Twenty-Five Films Added to the National Film Registry

Jean Peters and Richard Widmark in Samuel Fuller’s Pickup on South Street (1953)

Looking back over the entire history of American cinema, the Library of Congress, having conferred with the National Film Preservation Board and a few of its own specialists, has selected twenty-five titles to add to the National Film Registry. Selection to the registry, which turns thirty this year, ensures that the Library will see to it, either on its own or in cooperation with other archives, studios, and filmmakers, that “these films will be preserved for all time.”

As always, the registry’s selection makes for an eclectic list, reflecting the range of over a century of moviemaking in the country. The oldest film in this year’s round dates back to 1898 and runs all of twenty-nine seconds. Something Good – Negro Kiss is one of several “kissing films” made in the early days of the medium aimed at attracting curious audiences, and it features vaudeville actors Saint Suttle and Gertie Brown in what Allyson Nadia Field of the University of Chicago calls “a seemingly improvised performance” that makes for “a significant counter to the racist portrayal of African Americans otherwise seen in the cinema of its time.” The youngest addition, and in fact, the newest film of all 750 now added to the registry, is Ang Lee’s Brokeback Mountain (2005). In a statement, Lee expresses his surprise that this love story between two cowboys “ended up striking a deep chord with audiences; the movie became a part of the culture, a reflection of the darkness and light—of violent prejudice and enduring love—in the rocky landscape of the American heart.”

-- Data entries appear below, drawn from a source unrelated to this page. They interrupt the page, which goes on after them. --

Context: an optimization exercise on an open-source flow, tuned for small area, a short achievable clock period and few clock cycles. The choices shown serve that exercise and are no tape-out recipe.
At most, simulation tests tie the RTL to the original design; equivalence was not proved.
Power is estimated from default activity; no workload was simulated.

==> flow/design.v <==
module intlit_parse (
    input  wire        clk,
    input  wire        rst,
    input  wire        cmd_valid,
    output wire        cmd_ready,
    input  wire [31:0] cmd,
    input  wire [31:0] soft_code,
    input  wire [31:0] hard_code,
    input  wire        tok_empty,
    input  wire        ch_valid,
    output wire        ch_ready,
    input  wire [7:0]  ch_data,
    input  wire        ch_last,
    output wire        rsp_valid,
    input  wire        rsp_ready,
    output wire [3:0]  rsp_status,
    output wire [31:0] rsp_code,
    output wire [31:0] rsp_word0,
    output wire [31:0] rsp_word1
);
    localparam [3:0] P_START  = 4'd0;   
    localparam [3:0] P_NEG    = 4'd1;   
    localparam [3:0] P_BANG   = 4'd2;   
    localparam [3:0] P_BANG0  = 4'd3;   
    localparam [3:0] P_ZERO   = 4'd4;   
    localparam [3:0] P_HEXPFX = 4'd5;   
    localparam [3:0] P_HEX    = 4'd6;   
    localparam [3:0] P_DEC    = 4'd7;   
    localparam [3:0] P_ERR    = 4'd8;   
    reg        s_tok;
    reg        s_rsp;
    reg        ref_cmd;     
    reg        ref_type;    
    reg        sgn;         
    reg  [5:0] wm1;         
    reg [31:0] soft_q;
    reg [31:0] hard_q;
    reg  [3:0] pstate;
    reg        neg_q;
    reg [63:0] acc;         
    reg        ovf;         
    wire cmd_fire = cmd_valid && cmd_ready;
    wire ch_fire  = ch_valid && s_tok;
    assign cmd_ready = !s_tok && (!s_rsp || rsp_ready);
    assign ch_ready  = s_tok;
    assign rsp_valid = s_rsp;
    always @(posedge clk) begin
        if (rst) begin
            s_tok <= 1'b0;
            s_rsp <= 1'b0;
        end else if (cmd_fire) begin
            s_tok <= !tok_empty;
            s_rsp <= tok_empty;
        end else if (ch_fire && ch_last) begin
            s_tok <= 1'b0;
            s_rsp <= 1'b1;
        end else if (s_rsp && rsp_ready) begin
            s_rsp <= 1'b0;
        end
    end
    always @(posedge clk) begin
        if (cmd_fire) begin
            ref_cmd  <= (cmd[3:0] != 4'h1) || cmd[4] || (cmd[7:6] != 2'b00) ||
                        (cmd[31:16] != 16'h0000);
            ref_type <= (cmd[15:8] == 8'd0) || (cmd[15:8] > 8'd64);
            sgn      <= cmd[5];
            wm1      <= cmd[13:8] - 6'd1;
            soft_q   <= soft_code;
            hard_q   <= hard_code;
        end
    end
    wire       is_dec   = (ch_data >= "0") && (ch_data <= "9");
    wire       is_alpha = ((ch_data >= "a") && (ch_data <= "f")) ||
                          ((ch_data >= "A") && (ch_data <= "F"));
    wire       is_hex   = is_dec || is_alpha;
    wire [3:0] hex_val  = is_alpha ? (ch_data[3:0] + 4'd9) : ch_data[3:0];
    wire hexmode = (pstate == P_HEXPFX) || (pstate == P_HEX);
    wire acc_en  = ch_fire && (hexmode ? is_hex : is_dec);
    wire [2:0]  lo  = {1'b0, acc[1:0]} + {1'b0, ch_data[3:1]};
    wire        c2  = lo[2];
    wire [60:0] gg, pp, p0;
    ilp_mul5_pg u_pg (.a(acc), .g(gg), .p(pp), .p0(p0));
    wire [61:0] cy  = {gg | (pp & {61{c2}}), c2};      
    wire [63:0] dec_next = {p0 ^ cy[60:0], lo[1:0], ch_data[0]};
    wire        dec_ovf  = (acc[63:61] != 3'd0) || cy[61];
    wire [63:0] hex_next = {acc[59:0], hex_val};
    wire        hex_ovf  = acc[63:60] != 4'd0;
    wire [63:0] acc_next = hexmode ? hex_next : dec_next;
    wire        ovf_next = ovf || (hexmode ? hex_ovf : dec_ovf);
    wire [63:0] ge_wm1;
    ilp_therm u_therm (.t(wm1), .ge(ge_wm1));
    wire [63:0] ge_w = {ge_wm1[62:0], 1'b0};
    wire [7:0] hi_w_d, hi_wm1_d, lo_wm1_d;
    ilp_anyset u_hi_w   (.a(acc_next), .m(ge_w),    .y(hi_w_d));      
    ilp_anyset u_hi_wm1 (.a(acc_next), .m(ge_wm1),  .y(hi_wm1_d));    
    ilp_anyset u_lo_wm1 (.a(acc_next), .m(~ge_wm1), .y(lo_wm1_d));    
    reg [7:0] hi_w_q, hi_wm1_q, lo_wm1_q;
    wire [15:0] go_d;
    genvar gq;
    generate for (gq = 0; gq < 16; gq = gq + 1) begin : g_go
        assign go_d[gq] = |acc_next[4*gq+3:4*gq];
    end endgenerate
    reg  [15:0] go_q;
    always @(posedge clk) begin
        if (cmd_fire) begin
            acc    <= 64'd0;
            ovf    <= 1'b0;
            hi_w_q   <= 8'd0;
            hi_wm1_q <= 8'd0;
            lo_wm1_q <= 8'd0;
            go_q     <= 16'd0;
        end else if (acc_en) begin
            acc    <= acc_next;
            ovf    <= ovf_next;
            hi_w_q   <= hi_w_d;
            hi_wm1_q <= hi_wm1_d;
            lo_wm1_q <= lo_wm1_d;
            go_q     <= go_d;
        end
    end
    always @(posedge clk) begin
        if (cmd_fire) begin
            pstate <= P_START;
            neg_q  <= 1'b0;
        end else if (ch_fire) begin
            case (pstate)
                P_START: begin
                    if (ch_data == "-")      pstate <= P_NEG;
                    else if (ch_data == "!") pstate <= P_BANG;
                    else if (ch_data == "0") pstate <= P_ZERO;
                    else if (is_dec)         pstate <= P_DEC;
                    else                     pstate <= P_ERR;
                    neg_q <= (ch_data == "-");
                end
                P_NEG: begin
                    if (ch_data == "0")      pstate <= P_ZERO;
                    else if (is_dec)         pstate <= P_DEC;
                    else                     pstate <= P_ERR;
                end
                P_BANG:  pstate <= (ch_data == "0") ? P_BANG0  : P_ERR;
                P_BANG0: pstate <= (ch_data == "x") ? P_HEXPFX : P_ERR;
                P_ZERO: begin
                    if (ch_data == "x")      pstate <= P_HEXPFX;
                    else if (is_dec)         pstate <= P_DEC;
                    else                     pstate <= P_ERR;
                end
                P_HEXPFX: pstate <= is_hex ? P_HEX : P_ERR;
                P_HEX:    pstate <= is_hex ? P_HEX : P_ERR;
                P_DEC:    pstate <= is_dec ? P_DEC : P_ERR;
                default:  pstate <= P_ERR;
            endcase
        end
    end
    wire        w_gt32 = wm1[5];
    wire [63:0] lz;
    ilp_prefix_or u_lz (.a(acc), .go(go_q), .y(lz));
    wire        hi_w   = |hi_w_q;
    wire        hi_wm1 = |hi_wm1_q;
    wire        lo_wm1 = |lo_wm1_q;
    wire        nz     = hi_wm1 || lo_wm1;
    wire refused      = ref_cmd || ref_type;
    wire form_dec = (pstate == P_ZERO) || (pstate == P_DEC);
    wire form_hex = (pstate == P_HEX);
    wire nomatch  = !refused && !(form_dec || form_hex);
    wire parsed   = !refused && (form_dec || form_hex);
    wire m_w      = !neg_q && (form_hex || !sgn);    
    wire m_wm1    = !neg_q && !form_hex && sgn;      
    wire m_half   = neg_q && sgn;                    
    wire m_zero   = neg_q && !sgn;                   
    wire m_ext    = !neg_q && form_hex && sgn;       
    wire bad   = ovf || (m_w && hi_w) || (m_wm1 && hi_wm1) ||
                 (m_half && (hi_w || (hi_wm1 && lo_wm1))) || (m_zero && nz);
    wire ok    = parsed && !bad;
    wire oor = parsed && bad;
    wire ext   = m_ext && hi_wm1;
    wire [63:0] pattern = neg_q ? (acc ^ {lz[62:0], 1'b0}) : (acc | ({64{ext}} & ge_w));
    assign rsp_status = ref_cmd  ? 4'h8 :
                        ref_type ? 4'h9 :
                        nomatch  ? 4'h1 :
                        oor    ? 4'h2 : 4'h0;
    assign rsp_code   = ({32{nomatch}} & soft_q) | ({32{oor}} & hard_q);
    assign rsp_word0  = {32{ok}} & pattern[31:0];
    assign rsp_word1  = {32{ok && w_gt32}} & pattern[63:32];
endmodule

Naturally, we’re pleased to see a number of titles in the Criterion Collection among the twenty-five: Alfred Hitchcock’s Rebecca (1940), Samuel Fuller’s Pickup on South Street (1953), Marlon Brando’s One-Eyed Jacks (1961), and two landmark documentaries, D. A. Pennebaker’s 1968 concert film Monterey Pop and Peter Davis’s fiery 1974 polemic against the war in Vietnam, Hearts and Minds. The selection also includes popular favorites such as Steven Spielberg’s Jurassic Park (1993) and Stanley Kubrick’s The Shining (1980), Hollywood classics like Orson Welles’s The Lady From Shanghai (1947) and John M. Stahl’s Leave Her to Heaven (1945), the animated films Cinderella (1950) from Disney and Ayoka Chenzira’s 1984 short Hair Piece: A Film for Nappy-Headed People, and independent films such as Kasi Lemmons’s Eve’s Bayou (1997) and Chris Eyre’s Smoke Signals (1998). 

Best of 2018

Snapping back to the present fleeting moment, Sight & Sound has polled 164 international critics and curators and Film Comment has tallied votes from its editors and contributors to come up with two somewhat surprisingly divergent lists of the twenty best films of 2018. There is some overlap, of course. Alfonso Cuarón’s Roma, the clear critical favorite so far this year, tops the S&S list but comes in at #4 on FC’s, where we find Lucrecia Martel’s Zama at #1 (and at #9 on the S&S list). Lee Chang-dong’s Burning scores well on both lists (#2 for FC, #3 on the S&S list) as does Paul Schrader’s First Reformed (#3 for FC, #5 for S&S).